▸ Record set
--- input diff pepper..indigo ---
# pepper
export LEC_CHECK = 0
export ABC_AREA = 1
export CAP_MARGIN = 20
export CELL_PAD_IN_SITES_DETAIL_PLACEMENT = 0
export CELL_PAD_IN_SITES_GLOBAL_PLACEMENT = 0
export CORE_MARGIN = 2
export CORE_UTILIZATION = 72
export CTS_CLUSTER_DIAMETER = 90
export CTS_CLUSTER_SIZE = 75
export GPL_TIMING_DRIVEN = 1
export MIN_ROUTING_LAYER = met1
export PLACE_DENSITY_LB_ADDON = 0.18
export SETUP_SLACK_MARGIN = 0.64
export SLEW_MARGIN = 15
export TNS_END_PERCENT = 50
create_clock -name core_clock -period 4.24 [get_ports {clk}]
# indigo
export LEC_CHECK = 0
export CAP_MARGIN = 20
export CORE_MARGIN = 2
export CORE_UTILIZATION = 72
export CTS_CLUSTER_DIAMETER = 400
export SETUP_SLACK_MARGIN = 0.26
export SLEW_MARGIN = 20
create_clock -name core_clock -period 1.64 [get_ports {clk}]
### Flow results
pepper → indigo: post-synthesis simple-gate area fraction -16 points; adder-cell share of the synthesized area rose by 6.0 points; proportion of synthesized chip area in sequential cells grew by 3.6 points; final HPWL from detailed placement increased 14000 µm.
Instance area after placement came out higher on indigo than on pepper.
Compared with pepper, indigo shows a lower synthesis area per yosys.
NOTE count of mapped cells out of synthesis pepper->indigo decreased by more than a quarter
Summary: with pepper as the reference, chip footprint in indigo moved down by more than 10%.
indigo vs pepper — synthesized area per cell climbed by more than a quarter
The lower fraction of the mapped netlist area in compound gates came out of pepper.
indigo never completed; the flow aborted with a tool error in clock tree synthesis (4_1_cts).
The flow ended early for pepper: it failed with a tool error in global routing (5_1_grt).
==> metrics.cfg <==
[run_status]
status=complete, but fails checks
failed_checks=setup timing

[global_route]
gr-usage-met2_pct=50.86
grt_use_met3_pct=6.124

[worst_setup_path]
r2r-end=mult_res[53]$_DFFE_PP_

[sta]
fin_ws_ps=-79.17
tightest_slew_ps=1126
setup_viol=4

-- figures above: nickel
Setup of try-xenon:
==> flow/design.v <==
module joinC #(parameter N = 5)(
	input [N - 1 : 0] valid_in,
	output reg  [N - 1 : 0] ready_in,
	output valid_out,
	input ready_out
);
	assign valid_out = &valid_in; 
	reg[N - 1 : 0] singleValid;
	integer i, j;
	always @(*)begin
		for(i = 0; i < N; i = i + 1)begin
			singleValid[i] = 1;
			for(j = 0; j < N; j = j + 1)
				if(i != j)
					singleValid[i] = singleValid[i] & valid_in[j];
		end
		for(i = 0; i < N; i = i + 1)begin
			ready_in[i] = singleValid[i] & ready_out;
		end
	end
endmodule
module OEHB #(parameter INPUTS = 1,
		parameter OUTPUTS = 1,
		parameter DATA_IN_SIZE = 32,
		parameter DATA_OUT_SIZE = 32)
	(
		input clk,
		input rst,
		input [INPUTS * (DATA_IN_SIZE)- 1 : 0]data_in_bus,
		input [INPUTS - 1 : 0]valid_in_bus,
		output [INPUTS - 1 : 0] ready_in_bus,
		output [OUTPUTS * (DATA_OUT_SIZE) - 1 : 0]data_out_bus,
		output reg [OUTPUTS - 1 : 0]valid_out_bus,
		input 	[OUTPUTS - 1 : 0] ready_out_bus
);
	wire reg_en;
	reg [DATA_IN_SIZE - 1 : 0] data_reg;
	always@(posedge clk, posedge rst)
		if(rst)
			valid_out_bus[0] <= 0;
		else
			valid_out_bus[0] <= valid_in_bus[0] | ~ready_in_bus[0];
	always@(posedge clk, posedge rst)
		if(rst)
			data_reg <= 0;
		else if(reg_en)
			data_reg <= data_in_bus[0 * DATA_IN_SIZE +: DATA_IN_SIZE];
	assign data_out_bus[0 * DATA_OUT_SIZE +: DATA_OUT_SIZE] = data_reg;
	assign ready_in_bus[0] = ~valid_out_bus[0] | ready_out_bus[0];
	assign reg_en = ready_in_bus[0] & valid_in_bus[0];
endmodule
module delay_buffer #(parameter SIZE = 32) (
	input clk, rst,
	input valid_in, ready_in,
	output valid_out
);
	reg [SIZE - 1 : 0] shift_reg;
	always @(posedge clk)begin
		if(ready_in | rst)
			shift_reg[0] <= valid_in;
	end
	always @(posedge clk)begin
		if(rst)
			shift_reg[SIZE - 1 : 1] <= 0;
		else if(ready_in)
			shift_reg[SIZE - 1 : 1] <= shift_reg[SIZE - 2 : 0];
	end
	assign valid_out = shift_reg[SIZE - 1];
endmodule
module mul_4_stage (
	input clk, ce,
	input[31 : 0] a,
	input [31 : 0] b,
	output [31 : 0] p
);
	reg [31 : 0] a_reg, b_reg, q0, q1, q2;
	wire [63 : 0] mul_wire;
	assign mul_wire = a_reg * b_reg;
	wire [31 : 0] mul;
	assign mul = mul_wire[31 : 0];
	always @(posedge clk)
		if(ce)begin
			a_reg <= a;
			b_reg <= b;
			q0 <= mul;
			q1 <= q0;
			q2 <= q1;
		end
	assign p = q2;
endmodule
module mul_op #(parameter INPUTS = 2,
		parameter OUTPUTS = 1,
		parameter DATA_IN_SIZE = 32,
		parameter DATA_OUT_SIZE = 32)
		(
		input clk,
		input rst,
		input [INPUTS * (DATA_IN_SIZE)- 1 : 0]data_in_bus,
		input [INPUTS - 1 : 0]valid_in_bus,
		output [INPUTS - 1 : 0] ready_in_bus,
		output [OUTPUTS * (DATA_OUT_SIZE) - 1 : 0]data_out_bus,
		output [OUTPUTS - 1 : 0]valid_out_bus,
		input 	[OUTPUTS - 1 : 0] ready_out_bus
);
	localparam LATENCY = 4;
	wire [2 * DATA_OUT_SIZE - 1 : 0] temp_result;
	wire join_valid;
	wire buff_valid, oehb_valid, oehb_ready;
	wire oehb_dataOut, oehb_datain;
	joinC #(.N(INPUTS)) add_fork(.valid_in(valid_in_bus), .ready_in(ready_in_bus), .valid_out(join_valid), .ready_out(oehb_ready));
	mul_4_stage multiply_unit (.clk(clk), .ce(oehb_ready), .a(data_in_bus[0 * DATA_IN_SIZE +: DATA_IN_SIZE]), .b(data_in_bus[1 * DATA_IN_SIZE +: DATA_IN_SIZE]), .p(data_out_bus[0 * DATA_OUT_SIZE +: DATA_OUT_SIZE]));
	delay_buffer #(.SIZE(LATENCY - 1))delay_buff(.clk(clk), .rst(rst), .valid_in(join_valid), .ready_in(oehb_ready), .valid_out(buff_valid));
	OEHB #(.INPUTS(1), .OUTPUTS(1), .DATA_IN_SIZE(1), .DATA_OUT_SIZE(1)) oehb_buffer (.clk(clk), .rst(rst),
										 .data_in_bus(1'b0), .valid_in_bus(buff_valid), .ready_in_bus(oehb_ready),
										 .data_out_bus(oehb_dataOut), .valid_out_bus(valid_out_bus[0]), .ready_out_bus(ready_out_bus[0]));
endmodule
Settings: LEC_CHECK=0, CAP_MARGIN=0, CELL_PAD_IN_SITES_GLOBAL_PLACEMENT=0, CORE_MARGIN=2, CORE_UTILIZATION=72, CTS_CLUSTER_DIAMETER=28, CTS_CLUSTER_SIZE=50, MIN_ROUTING_LAYER=met1, PLACE_DENSITY_LB_ADDON=0.0, SETUP_SLACK_MARGIN=1.94, SLEW_MARGIN=20, TNS_END_PERCENT=60; clock period 6.54 ns.
run.sh (not shown) runs the stock make flow with config.mk's settings and CLKGATE_MAP_FILE=.
try-xenon finished all stages; layout check result: FAIL, due to setup timing.
Inputs modified between try-xenon and try-yarrow:
- CELL_PAD_IN_SITES_GLOBAL_PLACEMENT removed (was 0)
- SETUP_SLACK_MARGIN removed (was 1.94)
- CTS_CLUSTER_DIAMETER removed (was 28)
- PLACE_DENSITY_LB_ADDON removed (was 0.0)
- CAP_MARGIN changed from 0 to 20
- MIN_ROUTING_LAYER removed (was met1)
- CTS_CLUSTER_SIZE removed (was 50)
- CORE_UTILIZATION changed from 72 to 10
- TNS_END_PERCENT removed (was 60)
- the clock period (ns, I/O delays scaled along) changed from 6.54 to 8.92
Results
[try-xenon] flow finished | final checks: failed | reasons: setup timing
try-yarrow completed; timing, DRC and antenna clean
When try-yarrow is measured against try-xenon, its wire length turns out about 3% lower.
try-yarrow vs. try-xenon: via count of the first global-routing pass shrank by 2547; largest fanout of any net on the critical path grew by 15; count of endpoints failing hold in the final timing report held steady.
The following lists how try-onyx was set up differently from try-yarrow:
- changing CORE_UTILIZATION from 10 to 72
- setting PLACE_DENSITY_LB_ADDON to 0.26 for the first time
- setting SETUP_SLACK_MARGIN to 0.13 for the first time
- changing the clock period (ns, I/O delays scaled along) from 8.92 to 7.14
--- outcome ---
- Changes observed in try-onyx relative to try-yarrow: smallest setup slack after layout went down by 1450 ps; buffer count excluding the clock tree in the final layout went up by 90%.
- Relative area of non-clock buffer cells in the final design (try-onyx over try-yarrow): increase, 4.1 points
- Iteration tally of the first detailed-router pass, try-onyx and try-yarrow: larger value in try-onyx
- In try-onyx the setup slack of the most critical reg-to-reg path turned out 1450 ps lower than in try-yarrow.
- Compared with try-yarrow, finished layout cell area in try-onyx decreased by a little under 10%.
- try-onyx vs try-yarrow: routed wire length down in try-onyx
- As of try-onyx, wire length of the first global-routing pass had fallen by more than 10% compared to try-yarrow.
- try-onyx vs try-yarrow: initial antenna violation count down in try-onyx
The following lists how try-cedar was set up differently from try-onyx:
- a deleted PLACE_DENSITY_LB_ADDON that had been 0.26
- a deleted SETUP_SLACK_MARGIN that had been 0.13
- a change of CAP_MARGIN from 20 to 5
- a change of the clock period (ns, I/O delays scaled along) from 7.14 to 6.23
==> comparison <==
[try-cedar] flow finished | final checks: failed | reasons: setup timing
From try-onyx to try-cedar the numbers moved as follows: number of cells on the critical path now larger, maximum number of pins on one net before global-route repair now smaller.
In the flow results for try-onyx and try-cedar, the final worst setup slack is larger on try-onyx.
Side by side, wire length reported by the detailed router turned out higher in try-cedar than in try-onyx.
Relative to try-cedar, the following input files were edited for try-harbor:
- CORE_UTILIZATION changed from 72 to 57
- CAP_MARGIN changed from 5 to 20
- the clock period (ns, I/O delays scaled along) changed from 6.23 to 7.52
Results
try-harbor: PASS, flow complete, no timing, DRC or antenna violations
Looking at worst setup path startpoint, the multiply_unit.b_reg[2] result is from try-cedar; the multiply_unit.b_reg[7] one comes from try-harbor.
try-harbor vs. try-cedar: maximum fanout count along the critical path saw an increase, clock-buffer cell count lower.
Against try-cedar, try-harbor reports a combinational cell area excluding buffers and inverters that is lower.
diff inputs: try-harbor => try-ember
- CORE_UTILIZATION changed from 57 to 40
- the clock period (ns, I/O delays scaled along) changed from 7.52 to 8.0
--- outcome ---
- try-ember ended with every stage complete and zero timing, DRC or antenna violations.
- On try-ember: fraction of the core area occupied by cells at floorplan is 18 points lower than what try-harbor gave.
- try-ember gives more die span in y than try-harbor did.
- Density: try-ember sparser than try-harbor
- Global-route track usage on met2 sits lower in try-ember than in try-harbor.
- try-harbor -> try-ember: cell count after synthesis delta 0, exact match
- Summary of try-ember over try-harbor: post-synthesis chip area from yosys comparable, later-pin clock latency in the skew report now sits higher, buffer count excluding the clock tree in the final layout -26%, sequential share of layout area flat.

▸ Task directions
In the records above, the line with "gr-usage-met2_pct=50.86" marks the start and the line with "setup_viol=4" marks the end; copy that stretch exactly, both lines included, and nothing else.

▸ Written response
gr-usage-met2_pct=50.86
grt_use_met3_pct=6.124

[worst_setup_path]
r2r-end=mult_res[53]$_DFFE_PP_

[sta]
fin_ws_ps=-79.17
tightest_slew_ps=1126
setup_viol=4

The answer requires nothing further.